Codeforces Round #191 (Div. 2) E. Axis Walking (状态压缩+lowbit应用)

E. Axis Walking
time limit per test
3 seconds
memory limit per test
512 megabytes
input
standard input
output
standard output

Iahub wants to meet his girlfriend Iahubina. They both live in Ox axis (the horizontal axis). Iahub lives at point 0 and Iahubina at point d.

Iahub has n positive integers a1a2, ..., an. The sum of those numbers is d. Suppose p1p2, ..., pn is a permutation of {1, 2, ..., n}. Then, let b1 = ap1b2 = ap2 and so on. The array b is called a "route". There are n! different routes, one for each permutation p.

Iahub's travel schedule is: he walks b1 steps on Ox axis, then he makes a break in point b1. Then, he walks b2 more steps on Ox axis and makes a break in point b1 + b2. Similarly, at j-th (1 ≤ j ≤ n) time he walks bj more steps on Ox axis and makes a break in pointb1 + b2 + ... + bj.
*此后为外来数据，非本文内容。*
`src/rtl/key_event_pkg.sv`:
```
// key_event_pkg: shared constants for the key gesture decoder.
//   - state_e: one-hot FSM encoding (5 bits).
//   - TimerW: width of the millisecond timer.
//   - Default values for the key_event timing parameters.
package key_event_pkg;

    typedef enum logic [4:0] {
        StIdle   = 5'b00001,
        StPress1 = 5'b00010,
        StWait2  = 5'b00100,
        StPress2 = 5'b01000,
        StHold   = 5'b10000
    } state_e;

    localparam int unsigned TimerW = 16;

    localparam int unsigned TickDivDefault  = 50_000;
    localparam int unsigned LongMsDefault   = 1000;
    localparam int unsigned DclickMsDefault = 300;
    localparam int unsigned RepeatMsDefault = 100;

endpackage

```
`src/rtl/ms_tick.sv`:
```
// ms_tick: millisecond prescaler.
// Counts 0..TICK_DIV-1 and raises tick_o for the one cycle the counter sits at
// its terminal count. clr_i restarts the count from 0 on the next edge.
// Ports:
//   clk_i   in   clock
//   rst_i   in   synchronous active-high reset
//   clr_i   in   synchronous clear of the count
//   tick_o  out  one-cycle tick at terminal count
module ms_tick #(
    parameter int unsigned TICK_DIV = 50_000
) (
    input  logic clk_i,
    input  logic rst_i,
    input  logic clr_i,
    output logic tick_o
);

    localparam int unsigned CntW = (TICK_DIV > 1) ? $clog2(TICK_DIV) : 1;
    localparam logic [CntW-1:0] CntMax = CntW'(TICK_DIV - 1);

    logic [CntW-1:0] cnt_q, cnt_d;

    assign tick_o = (cnt_q == CntMax);

    always_comb begin
        cnt_d = cnt_q + CntW'(1);
        if (clr_i || tick_o) begin
            cnt_d = '0;
        end
    end

    always_ff @(posedge clk_i) begin
        if (rst_i) begin
            cnt_q <= '0;
        end else begin
            cnt_q <= cnt_d;
        end
    end

endmodule

```
`src/rtl/key_event.sv`:
```
// key_event: key gesture decoder placed after the key debouncer.
// Classifies gestures into short press, double click and long press, and
// emits registered one-cycle pulses. Optional auto-repeat while a long press
// is held is compiled in when KEY_EVENT_REPEAT_EN is defined; otherwise
// key_repeat is tied to 0.
// Ports:
//   clk_50mhz     in   system clock
//   rst           in   synchronous active-high reset
//   key_flag      in   one-cycle debounced edge strobe
//   key_state     in   debounced level, 0 = pressed
//   short_press   out  one-cycle pulse
//   double_click  out  one-cycle pulse
//   long_press    out  one-cycle pulse
//   key_repeat    out  one-cycle pulse (0 unless KEY_EVENT_REPEAT_EN)
//   key_held      out  high while in HOLD
module key_event
    import key_event_pkg::*;
#(
    parameter int unsigned TICK_DIV  = TickDivDefault,
    parameter int unsigned LONG_MS   = LongMsDefault,
    parameter int unsigned DCLICK_MS = DclickMsDefault,
    parameter int unsigned REPEAT_MS = RepeatMsDefault
) (
    input  logic clk_50mhz,
    input  logic rst,
    input  logic key_flag,
    input  logic key_state,
    output logic short_press,
    output logic double_click,
    output logic long_press,
    output logic key_repeat,
    output logic key_held
);

    localparam logic [TimerW-1:0] LongLim   = TimerW'(LONG_MS);
    localparam logic [TimerW-1:0] DclickLim = TimerW'(DCLICK_MS);

    state_e state_q, state_d;

    logic [TimerW-1:0] timer_q, timer_d, timer_inc;
    logic tick;
    logic clr;
    logic press, release_ev;
    logic long_hit, dclick_hit, rep_hit;

    logic short_press_q, short_press_d;
    logic double_click_q, double_click_d;
    logic long_press_q, long_press_d;
    logic key_held_q, key_held_d;

    assign press      = key_flag && !key_state;
    assign release_ev = key_flag && key_state;

    ms_tick #(
        .TICK_DIV(TICK_DIV)
    ) u_ms_tick (
        .clk_i (clk_50mhz),
        .rst_i (rst),
        .clr_i (clr),
        .tick_o(tick)
    );

    // Saturating increment; a timeout fires on the tick that makes the timer
    // reach its limit so the event lands exactly limit*TICK_DIV cycles later.
    assign timer_inc  = (timer_q == '1) ? timer_q : timer_q + TimerW'(1);
    assign long_hit   = tick && (timer_inc >= LongLim);
    assign dclick_hit = tick && (timer_inc >= DclickLim);

`ifdef KEY_EVENT_REPEAT_EN
    localparam logic [TimerW-1:0] RepeatLim = TimerW'(REPEAT_MS);
    logic key_repeat_q, key_repeat_d;

    assign rep_hit = (state_q == StHold) && tick && (timer_inc >= RepeatLim);
`else
    logic unused_repeat_ms;
    assign unused_repeat_ms = ^REPEAT_MS;
    assign rep_hit = 1'b0;
`endif

    // State register.
    always_ff @(posedge clk_50mhz) begin
        if (rst) begin
            state_q <= StIdle;
        end else begin
            state_q <= state_d;
        end
    end

    // Next state. Key events are tested before timeouts so they win a tie.
    always_comb begin
        state_d = state_q;
        unique case (state_q)
            StIdle: begin
                if (press) state_d = StPress1;
            end
            StPress1: begin
                if (release_ev)    state_d = StWait2;
                else if (long_hit) state_d = StHold;
            end
            StWait2: begin
                if (press)           state_d = StPress2;
                else if (dclick_hit) state_d = StIdle;
            end
            StPress2: begin
                if (release_ev) state_d = StIdle;
            end
            StHold: begin
                if (release_ev) state_d = StIdle;
            end
            default: state_d = StIdle;
        endcase
    end

    // Every transition restarts prescaler and timer so timing is exact.
    assign clr = (state_d != state_q);

    always_comb begin
        timer_d = timer_q;
        if (clr || rep_hit) begin
            timer_d = '0;
        end else if (tick) begin
            timer_d = timer_inc;
        end
    end

    // Outputs, decoded from the transition being taken.
    always_comb begin
        short_press_d  = (state_q == StWait2) && (state_d == StIdle);
        double_click_d = (state_q == StWait2) && (state_d == StPress2);
        long_press_d   = (state_q == StPress1) && (state_d == StHold);
        key_held_d     = (state_d == StHold);
`ifdef KEY_EVENT_REPEAT_EN
        key_repeat_d   = rep_hit && (state_d == StHold);
`endif
    end

    always_ff @(posedge clk_50mhz) begin
        if (rst) begin
            timer_q        <= '0;
            short_press_q  <= 1'b0;
            double_click_q <= 1'b0;
            long_press_q   <= 1'b0;
            key_held_q     <= 1'b0;
        end else begin
            timer_q        <= timer_d;
            short_press_q  <= short_press_d;
            double_click_q <= double_click_d;
            long_press_q   <= long_press_d;
            key_held_q     <= key_held_d;
        end
    end

`ifdef KEY_EVENT_REPEAT_EN
    always_ff @(posedge clk_50mhz) begin
        if (rst) begin
            key_repeat_q <= 1'b0;
        end else begin
            key_repeat_q <= key_repeat_d;
        end
    end

    assign key_repeat = key_repeat_q;
`else
    assign key_repeat = 1'b0;
`endif

    assign short_press  = short_press_q;
    assign double_click = double_click_q;
    assign long_press   = long_press_q;
    assign key_held     = key_held_q;

endmodule

```
`config.mk`:
```
export PLATFORM = sky130hd
export DESIGN_NAME = key_event
export DESIGN_NICKNAME = d
export VERILOG_FILES = /design/src/rtl/key_event_pkg.sv /design/src/rtl/ms_tick.sv /design/src/rtl/key_event.sv
export SDC_FILE = /design/constraint.sdc
export NUM_CORES = 1
export LEC_CHECK = 0
export BUFFER_PORTS_ARGS = -buffer_cell sky130_fd_sc_hd__buf_2
export CAP_MARGIN = 20
export CORE_AREA = 5 5 106 108
export CTS_BUF_LIST = sky130_fd_sc_hd__clkbuf_16
export DETAILED_ROUTE_END_ITERATION = 6
export DIE_AREA = 0 0 111 113
export GPL_TIMING_DRIVEN = 0
export PLACE_DENSITY = 0.42
export SLEW_MARGIN = 20
export SYNTH_ARGS = -nofsm -noshare
export SYNTH_HDL_FRONTEND = slang
export SYNTH_SLANG_ARGS = --single-unit
```
`constraint.sdc`:
```
create_clock -name clk_50mhz -period 3.35 [get_ports clk_50mhz]
set_input_delay 0 -clock clk_50mhz [delete_from_list [all_inputs] [get_ports clk_50mhz]]
set_output_delay 0 -clock clk_50mhz [all_outputs]
set_load 0.02 [all_outputs]
```
==> results of run 1 <==
metal layers:
layer,global-route usage (%),up-vias
li1,-,1085
met1,12.8,955
met2,14.9,26
met3,1.76,2
met4,2.46,0
met5,0,-
cells in the mapped netlist, types with 2 or more instances:
master and n:
a21boi_0 2, a21oi_1 5, and3_1 13, buf_2 6, buf_4 3, buf_6 3
clkbuf_1 4, dfxtp_1 41, ha_1 2, inv_1 8, mux2i_1 4, nand2_1 23
nand2b_1 6, nand3_1 11, nand4_1 9, nand4_2 3, nor2_1 37, nor3_1 12
nor3_2 11, nor3b_1 2, nor3b_2 3, nor4_1 8, o21a_1 3, o21ai_0 14
or2_2 2, or3_1 2, or4_1 4, xnor2_1 16, xor2_1 12
cell families after synthesis:
logic type	count (synthesis)	share of synthesized area (%)
AO/OA/AOI/OAI	39	11.1
XOR/XNOR	28	9.86
adder cells (fa/ha/maj)	2	1.01
buffers and inverters	24	5.28
flip-flops	41	33.0
multiplexers	4	1.61
other	1	0.151
AND/OR/NAND/NOR	156	38.0
critical path: stages, from the launching register on:
cell and delay [ns]:
dfxtp_1 0.46, ha_1 0.18, buf_2 0.18, nand3_1 0.29, nor3_1 0.53, o21ai_0 0.23
nor2_1 0.16, a211oi_2 0.12, nor3_4 0.48, buf_6 0.26, nor3_2 0.06
power by group through the flow:
| stage | clock network (mW) | registers, mW | logic, mW |
|---|---|---|---|
| after global routing | 0.529 | 0.495 | 0.0558 |
| final | 0.489 | 0.494 | 0.0495 |
| after detailed placement | 0 | 0.505 | 0.0495 |
| after global placement | 0 | 0.505 | 0.0500 |
| after floorplan | 0 | 0.504 | 0.0359 |
| after CTS | 0.513 | 0.494 | 0.0507 |
per-stage QoR:
step           utilization [%]  hold slack [ns]  area, sq um  total power [mW]
3_5_place_dp              26.6            0.275         2690             0.555
5_1_grt                   28.3           0.0901         2870              1.08
3_3_place_gp              26.6            0.282         2690             0.555
4_1_cts                   28.1           0.0572         2850              1.06
6_report                  28.3           0.0624         2870              1.03
2_1_floorplan                -           0.0691         2490             0.540
worst paths after layout:
| kind | endpoint | start | slack [ns] |
|---|---|---|---|
| worst max-delay path | timer_q[13] | timer_q[0] | 0.28 |
| worst max register to register | timer_q[13] | timer_q[0] | 0.28 |
| worst min-delay path | double_click | key_flag | 0.06 |
| worst min register to register | u_ms_tick.cnt_q[0] | u_ms_tick.cnt_q[0] | 0.45 |
flip-flops by register name, summed over array words and instances (netlist names):
signal / cells
u_ms_tick.cnt_q: 16
short_press: 1
long_press: 1
state_q: 5
timer_q: 16
key_held: 1
double_click: 1
cell type report:
class                      count  area, sq um
fill                        1067         7270
multi-input combinational    230         1550
sequential                    41          821
tap                          136          170
clock buffer                   5          125
buffer                        16          101
timing repair buffer           8         45.0
inverter                       8         30.0
clock inverter                 3         25.0
timing repair:
action                                 in CTS  in global routing
resized for setup                           0                  2
endpoints found under the hold margin       3                  0
setup endpoints to repair                   0                 11
hold buffers                                1                  0
==> out/qor.yml, run 1 <==
critical_path:
  endpoint_kind: "flop"
  critical_path_required_ns: 3.52
  path_class: "flop to flop"
  setup.worst_path.start_class: "flop"
  path_max_fanout: 10
  reg2reg_depth: 10
  worstPathArrival_ns: 3.24
timing:
  max_freq_mhz: 326
  hold_viol_final: 0
  period_share_pct: 91.6
  slew-limit-headroom_pct: 61.7
  final-max-slew-violation-count: 0
  fin_skew_ns: 0.00424
  worst_pin_slew_ns: 0.572
  period_needed_ns: 3.07
  timing.setup.tns_ns: 0
  setup_viol: 0
  setup_slack_ns: 0.282
  grt_setup_unrepaired: "false"
min_path:
  whs_path_depth: 3
  hold_class: "input pin to flop"
global_route:
  grt_pass1_wl_mm: 9.78
  grt.total_usage_pct: 9.29
  overflow: 0
  grt_max_degree: 16
  grt_pass1_vias: 1982
  antenna_found_initial: 0
clock_tree:
  ctsHtreeMaxLevel: 2
  cts_setup_buffers: 0
  root_buffer: "clkbuf_16"
  clock_latency_ns: 0.28
  cts_tree: "yes"
  cts_made_buffers: 5
  cts.path.max_buffers: 2
  path_clk_slew_ns: 0.06
  cts.sinks: 41
yosys:
  synth_nets: 301
  yosys.area.top_type_share_pct: 33.0
  synth_seq_cells: 41
  synthCells: 295
  yosysTopAreaCell: "dfxtp_1"
  ys.flop_type: "dfxtp_1"
  ys_types: 55
  syn-cell-area_sq_um: 2490
  ys_warn_count: 0
  avgSynthCellArea_sq_um: 8.43
  synthArstFlopShare_pct: 0
  yosysSeqAreaShare_pct: 33.0
  synthTopCellsByArea: "dfxtp_1 (33%), xnor2_1 (5.6%), nor2_1 (5.6%), nor3_2 (4.4%), xor2_1 (4.2%)"
  synth_edf_count: 0
route:
  vias: 2068
  wl_met1_mm: 2.93
  routed_wl_mm: 5.66
  viasPerCell: 4.63
  routed.top_layer: "met4"
  antenna_left: 0
  drtIter0Drc: 72
  met3_length_microns: 137
  drt-pass1-iter-count: 4
  wl_met2_mm: 2.56
  post-route-drc-count: 0
  wl_per_cell_microns: 12.7
floorplan:
  die-area_sq_um: 12500
  core_sq_um: 10100
  ioPinCount: 9
  die_w_microns: 111
  rows: 37
  die_y_microns: 113
  initial_core_util_pct: 24.5
power:
  p_int_uw: 791
  p_clk_share_pct: 47.3
  pwr-share-comb_pct: 4.8
  p_switching_uw: 242
  sequentialPowerShare_pct: 47.9
  ir_drop_mv: 0.174
  switching_share_pct: 23.4
  p_leak_nw: 1.04
  powerDensity_nw_per_um2: 360
flow_run:
  drv_cap: 0
placed_design:
  port_buffers: 7
  gp_congestion: 0.835
  place_inst: 438
  hpwl_mm: 4.10
  dp_slack_ns: 0.224
outcome:
  outcome: "finished, final reports clean"
final_layout:
  drive_above_1_share_pct: 17.7
  area_growth_pct: 15.3
  num-nets-final: 316
  stdcell_count: 447
  diodes: 0
  final_common_cell: "dfxtp_1"
  final_cell_mix: "dfxtp_1 (41), nor2_1 (37), nand2_1 (23), xnor2_1 (16), o21ai_0 (14)"
Power figures use the tool's default switching activity.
Iahub is very superstitious and has k integers which give him bad luck. He calls a route "good" if he never makes a break in a point corresponding to one of those k numbers. For his own curiosity, answer how many good routes he can make, modulo 1000000007(109 + 7).

Input

The first line contains an integer n (1 ≤ n ≤ 24). The following line contains n integers: a1, a2, ..., an (1 ≤ ai ≤ 109).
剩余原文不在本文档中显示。